El 22 de marzo de 2006, cuando entré a la escuela Nº 1209, de “Cabín 9”, hoy la más numerosa de la Provincia de Santa Fe, me encontré con un patio bullicioso, repleto de chicos y de maestras. Esta vez, tampoco faltaron los elementos para comenzar la pintada de “banderas” que estaba programada para este día, como así también los colaboradores que se suman espontáneamente, cada vez que las realizo.
Roque, maestro y delegado de la misma, fue el que me invitó a participar en este acto que organizaron para recordar a los jóvenes militantes, hoy desaparecidos, que fueron los fundadores de la escuela. También a Raúl García, formador docente, asesinado en setiembre de 1976 en una jabonería del barrio de Alberdi de la ciudad de Rosario. Corría el año 1974. Cuando en una reunión semanal que hacíamos los representantes de distintos barrios, los compañeros de la localidad de Pérez y de Cabín 9 solicitaban ayuda para trasladar una casilla prefabricada que donaba el padre de los, hoy desaparecidos, hermanos Gausenio, con la intención de fundar una “escuelita” en aquella desamparada población, que ni siquiera contaba con medios de transporte.
Fue de este modo que formamos un gran equipo, para trasladar una “casilla verde”, que en pedazos y con mucho cuidado cargamos, ese día, a un camión que nos habían prestado.
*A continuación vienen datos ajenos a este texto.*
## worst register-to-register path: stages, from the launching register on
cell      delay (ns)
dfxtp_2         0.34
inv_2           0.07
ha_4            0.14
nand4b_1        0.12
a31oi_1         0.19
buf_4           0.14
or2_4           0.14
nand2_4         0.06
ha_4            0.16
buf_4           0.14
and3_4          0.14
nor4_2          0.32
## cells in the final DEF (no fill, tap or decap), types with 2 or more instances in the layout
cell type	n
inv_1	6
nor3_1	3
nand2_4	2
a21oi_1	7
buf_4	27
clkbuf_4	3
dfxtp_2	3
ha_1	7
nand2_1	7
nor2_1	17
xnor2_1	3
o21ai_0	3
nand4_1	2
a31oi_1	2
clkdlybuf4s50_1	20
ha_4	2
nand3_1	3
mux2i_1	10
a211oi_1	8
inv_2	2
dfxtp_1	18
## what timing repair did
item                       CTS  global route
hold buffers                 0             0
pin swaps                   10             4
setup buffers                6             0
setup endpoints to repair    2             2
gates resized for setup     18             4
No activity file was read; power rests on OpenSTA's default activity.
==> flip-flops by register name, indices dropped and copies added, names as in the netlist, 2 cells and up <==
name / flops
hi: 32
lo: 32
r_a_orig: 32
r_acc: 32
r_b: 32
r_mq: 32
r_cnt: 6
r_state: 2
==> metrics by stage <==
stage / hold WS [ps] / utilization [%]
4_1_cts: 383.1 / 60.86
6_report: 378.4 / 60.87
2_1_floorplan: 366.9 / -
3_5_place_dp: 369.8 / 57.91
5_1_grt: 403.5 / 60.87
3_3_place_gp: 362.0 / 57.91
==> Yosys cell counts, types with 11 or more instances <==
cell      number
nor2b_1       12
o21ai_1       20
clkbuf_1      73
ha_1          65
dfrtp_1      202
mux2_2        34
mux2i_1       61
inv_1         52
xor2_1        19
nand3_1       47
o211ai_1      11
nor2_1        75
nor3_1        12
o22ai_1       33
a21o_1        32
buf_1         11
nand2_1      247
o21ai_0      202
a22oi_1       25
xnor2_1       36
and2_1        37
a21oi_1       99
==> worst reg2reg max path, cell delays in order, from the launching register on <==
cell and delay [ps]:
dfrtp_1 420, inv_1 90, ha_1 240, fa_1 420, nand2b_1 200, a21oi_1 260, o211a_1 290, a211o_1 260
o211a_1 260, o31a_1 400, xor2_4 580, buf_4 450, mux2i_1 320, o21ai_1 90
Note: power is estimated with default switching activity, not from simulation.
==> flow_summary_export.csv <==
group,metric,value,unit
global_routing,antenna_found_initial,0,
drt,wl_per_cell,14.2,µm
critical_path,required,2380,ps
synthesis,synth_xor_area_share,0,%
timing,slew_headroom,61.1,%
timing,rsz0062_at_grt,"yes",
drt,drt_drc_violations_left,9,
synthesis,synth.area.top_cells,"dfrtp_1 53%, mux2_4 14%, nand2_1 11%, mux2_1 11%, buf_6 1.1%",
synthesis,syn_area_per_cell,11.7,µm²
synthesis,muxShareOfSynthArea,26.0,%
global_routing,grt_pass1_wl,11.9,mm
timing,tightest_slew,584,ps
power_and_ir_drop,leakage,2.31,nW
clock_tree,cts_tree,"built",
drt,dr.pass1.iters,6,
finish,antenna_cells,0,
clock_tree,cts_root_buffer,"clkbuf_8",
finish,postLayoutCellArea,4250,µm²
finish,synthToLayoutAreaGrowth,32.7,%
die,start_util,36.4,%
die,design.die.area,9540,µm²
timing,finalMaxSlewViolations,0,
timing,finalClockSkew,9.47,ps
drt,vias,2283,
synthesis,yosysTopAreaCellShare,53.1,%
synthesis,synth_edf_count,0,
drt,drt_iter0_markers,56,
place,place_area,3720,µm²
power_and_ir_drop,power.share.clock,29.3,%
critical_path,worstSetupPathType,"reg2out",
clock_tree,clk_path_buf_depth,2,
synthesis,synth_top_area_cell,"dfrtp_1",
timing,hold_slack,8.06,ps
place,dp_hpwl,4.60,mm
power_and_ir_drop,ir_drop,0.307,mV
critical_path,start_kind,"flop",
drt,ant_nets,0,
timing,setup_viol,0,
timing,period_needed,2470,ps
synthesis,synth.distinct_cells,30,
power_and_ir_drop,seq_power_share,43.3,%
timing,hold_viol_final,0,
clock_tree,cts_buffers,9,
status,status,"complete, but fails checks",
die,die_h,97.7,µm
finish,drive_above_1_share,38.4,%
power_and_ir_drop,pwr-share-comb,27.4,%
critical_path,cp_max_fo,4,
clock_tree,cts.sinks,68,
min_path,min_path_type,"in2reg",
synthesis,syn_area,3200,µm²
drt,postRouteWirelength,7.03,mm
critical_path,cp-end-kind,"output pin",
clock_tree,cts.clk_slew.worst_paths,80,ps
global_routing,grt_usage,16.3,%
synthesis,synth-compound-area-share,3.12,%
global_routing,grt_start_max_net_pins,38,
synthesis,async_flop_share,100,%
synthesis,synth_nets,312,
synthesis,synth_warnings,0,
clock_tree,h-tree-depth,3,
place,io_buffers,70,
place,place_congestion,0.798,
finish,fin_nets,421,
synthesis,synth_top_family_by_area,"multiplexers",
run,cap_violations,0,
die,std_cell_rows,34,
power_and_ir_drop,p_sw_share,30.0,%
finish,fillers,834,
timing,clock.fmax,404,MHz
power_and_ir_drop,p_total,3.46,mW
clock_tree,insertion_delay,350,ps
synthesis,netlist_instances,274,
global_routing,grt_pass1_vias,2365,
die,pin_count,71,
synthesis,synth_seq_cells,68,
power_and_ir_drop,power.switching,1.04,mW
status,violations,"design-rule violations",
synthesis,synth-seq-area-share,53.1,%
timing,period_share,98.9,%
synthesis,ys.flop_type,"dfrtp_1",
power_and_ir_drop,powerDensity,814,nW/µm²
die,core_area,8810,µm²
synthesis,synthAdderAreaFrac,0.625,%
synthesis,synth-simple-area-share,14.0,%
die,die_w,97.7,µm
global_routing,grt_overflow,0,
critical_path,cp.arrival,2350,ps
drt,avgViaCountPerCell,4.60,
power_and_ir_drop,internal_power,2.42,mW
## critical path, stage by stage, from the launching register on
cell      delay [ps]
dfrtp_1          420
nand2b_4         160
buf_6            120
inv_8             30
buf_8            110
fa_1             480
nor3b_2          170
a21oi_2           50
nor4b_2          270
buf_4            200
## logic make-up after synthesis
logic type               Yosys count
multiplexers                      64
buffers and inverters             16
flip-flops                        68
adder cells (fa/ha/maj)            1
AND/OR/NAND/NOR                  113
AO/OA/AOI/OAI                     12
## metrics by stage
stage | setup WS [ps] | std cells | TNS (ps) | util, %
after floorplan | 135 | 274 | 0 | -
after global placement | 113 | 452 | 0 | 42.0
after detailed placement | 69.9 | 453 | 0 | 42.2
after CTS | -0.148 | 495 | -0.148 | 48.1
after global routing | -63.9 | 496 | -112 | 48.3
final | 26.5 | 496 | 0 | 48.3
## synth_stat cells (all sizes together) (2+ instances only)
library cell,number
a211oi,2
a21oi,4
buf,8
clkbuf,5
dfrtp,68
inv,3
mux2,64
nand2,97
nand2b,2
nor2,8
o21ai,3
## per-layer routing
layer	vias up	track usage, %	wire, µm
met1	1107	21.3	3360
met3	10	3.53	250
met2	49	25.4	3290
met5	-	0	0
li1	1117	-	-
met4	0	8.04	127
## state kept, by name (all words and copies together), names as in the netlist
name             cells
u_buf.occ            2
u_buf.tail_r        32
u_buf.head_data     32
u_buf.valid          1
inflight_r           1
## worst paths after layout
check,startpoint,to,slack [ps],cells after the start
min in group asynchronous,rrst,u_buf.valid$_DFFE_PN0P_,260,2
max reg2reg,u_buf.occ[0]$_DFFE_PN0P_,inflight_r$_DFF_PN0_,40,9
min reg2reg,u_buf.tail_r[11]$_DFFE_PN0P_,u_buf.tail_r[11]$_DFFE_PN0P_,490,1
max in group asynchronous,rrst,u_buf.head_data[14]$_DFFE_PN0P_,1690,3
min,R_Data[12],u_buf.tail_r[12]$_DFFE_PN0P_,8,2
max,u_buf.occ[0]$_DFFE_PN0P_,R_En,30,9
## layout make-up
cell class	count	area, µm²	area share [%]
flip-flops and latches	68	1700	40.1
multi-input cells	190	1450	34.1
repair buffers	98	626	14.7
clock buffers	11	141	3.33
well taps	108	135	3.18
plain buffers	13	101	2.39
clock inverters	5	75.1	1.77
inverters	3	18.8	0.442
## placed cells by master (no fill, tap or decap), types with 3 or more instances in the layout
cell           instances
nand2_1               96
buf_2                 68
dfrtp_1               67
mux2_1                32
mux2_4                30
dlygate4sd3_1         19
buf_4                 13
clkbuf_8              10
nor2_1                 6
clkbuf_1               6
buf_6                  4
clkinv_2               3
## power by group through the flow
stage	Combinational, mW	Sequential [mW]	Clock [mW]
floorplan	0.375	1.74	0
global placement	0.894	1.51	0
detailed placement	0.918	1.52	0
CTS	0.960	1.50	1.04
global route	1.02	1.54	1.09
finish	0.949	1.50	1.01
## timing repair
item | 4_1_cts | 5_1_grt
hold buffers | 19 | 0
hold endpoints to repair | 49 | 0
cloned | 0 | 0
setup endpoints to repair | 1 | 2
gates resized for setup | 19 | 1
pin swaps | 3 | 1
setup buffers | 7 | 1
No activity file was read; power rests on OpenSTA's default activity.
[src/rtl/led_cmd_framebuf.sv]
// ---------------------------------------------------------------------------
// led_cmd_framebuf
// Collects LED command words into a 16x8 two-colour back buffer, copies it to
// a front buffer once per frame and scans the front buffer onto a
// row-multiplexed LED matrix, blanking the columns at the start of each row
// slot to hide ghosting from the previous row.
// Ports:
//   CLK  system clock
//   RST  asynchronous reset, active-high
//   bus  led_cmd_framebuf_if.slave (LED_CMD in; ROW_OUT, COL_R, COL_G,
//        FRAME_SYNC, ERR_CNT out, all registered)
// ---------------------------------------------------------------------------
module led_cmd_framebuf #(
    parameter int unsigned FRAME_CYCLES = 262144,
    parameter int unsigned ROW_CYCLES   = 2048,
    parameter int unsigned BLANK_CYCLES = 64
) (
    input  logic               CLK,
    input  logic               RST,
    led_cmd_framebuf_if.slave  bus
);

    localparam logic [19:0] FRAME_LAST = 20'(FRAME_CYCLES - 1);
    localparam logic [11:0] ROW_LAST   = 12'(ROW_CYCLES - 1);
    localparam logic [11:0] BLANK_LIM  = 12'(BLANK_CYCLES);

    // timers
    logic [19:0] frame_timer_reg;
    logic [11:0] row_timer_reg;
    logic [3:0]  row_idx_reg;

    // buffers, one byte per row and colour plane
    logic [7:0] back_r_reg  [16];
    logic [7:0] back_g_reg  [16];
    logic [7:0] front_r_reg [16];
    logic [7:0] front_g_reg [16];
    logic [7:0] back_r_next [16];
    logic [7:0] back_g_next [16];
    logic [7:0] front_r_next[16];
    logic [7:0] front_g_next[16];

    // registered outputs
    logic [15:0] row_out_reg;
    logic [7:0]  col_r_reg;
    logic [7:0]  col_g_reg;
    logic        frame_sync_reg;
    logic [7:0]  err_cnt_reg;

    // command decode
    logic       cmd_red;
    logic       cmd_green;
    logic       cmd_active;
    logic       cmd_err;
    logic       cmd_wr;
    logic [3:0] cmd_row;
    logic [7:0] cmd_mask;
    logic       frame_end;
    logic       row_end;

    assign cmd_red    = bus.LED_CMD[9];
    assign cmd_green  = bus.LED_CMD[8];
    assign cmd_active = cmd_red | cmd_green;
    assign cmd_err    = cmd_active & bus.LED_CMD[7];
    assign cmd_wr     = cmd_active & ~bus.LED_CMD[7];
    assign cmd_row    = bus.LED_CMD[6:3];
    assign cmd_mask   = 8'd1 << bus.LED_CMD[2:0];
    assign frame_end  = (frame_timer_reg == FRAME_LAST);
    assign row_end    = (row_timer_reg == ROW_LAST);

    // Per-row next-state. On the swap edge the back row restarts from zero, so
    // a command sampled on that edge lands only in the new back buffer.
    generate
        for (genvar gi = 0; gi < 16; gi++) begin : g_row
            logic       row_hit;
            logic [7:0] set_r;
            logic [7:0] set_g;
            logic [7:0] base_r;
            logic [7:0] base_g;

            assign row_hit = cmd_wr && (cmd_row == 4'(gi));
            assign set_r   = (row_hit && cmd_red)   ? cmd_mask : 8'd0;
            assign set_g   = (row_hit && cmd_green) ? cmd_mask : 8'd0;
            assign base_r  = frame_end ? 8'd0 : back_r_reg[gi];
            assign base_g  = frame_end ? 8'd0 : back_g_reg[gi];

            assign back_r_next[gi]  = base_r | set_r;
            assign back_g_next[gi]  = base_g | set_g;
            assign front_r_next[gi] = frame_end ? back_r_reg[gi] : front_r_reg[gi];
            assign front_g_next[gi] = frame_end ? back_g_reg[gi] : front_g_reg[gi];
        end
    endgenerate

    always_ff @(posedge CLK or posedge RST) begin
        if (RST) begin
            for (int i = 0; i < 16; i++) begin
                back_r_reg[i]  <= 8'd0;
                back_g_reg[i]  <= 8'd0;
                front_r_reg[i] <= 8'd0;
                front_g_reg[i] <= 8'd0;
            end
        end else begin
            for (int i = 0; i < 16; i++) begin
                back_r_reg[i]  <= back_r_next[i];
                back_g_reg[i]  <= back_g_next[i];
                front_r_reg[i] <= front_r_next[i];
                front_g_reg[i] <= front_g_next[i];
            end
        end
    end

    // Frame and row timers run freely and independently of each other.
    always_ff @(posedge CLK or posedge RST) begin
        if (RST) begin
            frame_timer_reg <= 20'd0;
            row_timer_reg   <= 12'd0;
            row_idx_reg     <= 4'd0;
        end else begin
            frame_timer_reg <= frame_end ? 20'd0 : frame_timer_reg + 20'd1;
            row_timer_reg   <= row_end ? 12'd0 : row_timer_reg + 12'd1;
            if (row_end) begin
                row_idx_reg <= row_idx_reg + 4'd1;
            end
        end
    end

    // Scan outputs read the front buffer as it stands, so a swap shows up on
    // the very next non-blank cycle of whatever row is being driven.
    always_ff @(posedge CLK or posedge RST) begin
        if (RST) begin
            row_out_reg    <= 16'd0;
            col_r_reg      <= 8'd0;
            col_g_reg      <= 8'd0;
            frame_sync_reg <= 1'b0;
            err_cnt_reg    <= 8'd0;
        end else begin
            row_out_reg    <= 16'd1 << row_idx_reg;
            frame_sync_reg <= frame_end;
            if (row_timer_reg < BLANK_LIM) begin
                col_r_reg <= 8'd0;
                col_g_reg <= 8'd0;
            end else begin
                col_r_reg <= front_r_reg[row_idx_reg];
                col_g_reg <= front_g_reg[row_idx_reg];
            end
            if (cmd_err && (err_cnt_reg != 8'hFF)) begin
                err_cnt_reg <= err_cnt_reg + 8'd1;
            end
        end
    end

    assign bus.ROW_OUT    = row_out_reg;
    assign bus.COL_R      = col_r_reg;
    assign bus.COL_G      = col_g_reg;
    assign bus.FRAME_SYNC = frame_sync_reg;
    assign bus.ERR_CNT    = err_cnt_reg;

endmodule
El maestro de música con un grupo de alumnos, realizó una canción, que contaba un poco esta historia. Mientras tanto, al costado del escenario que está dentro del patio principal, el aerosol iba y venia por las telas traídas por las maestras y por los chicos del barrio, pintando bicicletas vacías.
Las banderas comenzaron a poblar el espacio. El acto culminó con un video documental y con una bicicleta pintada en una de las paredes de la escuela.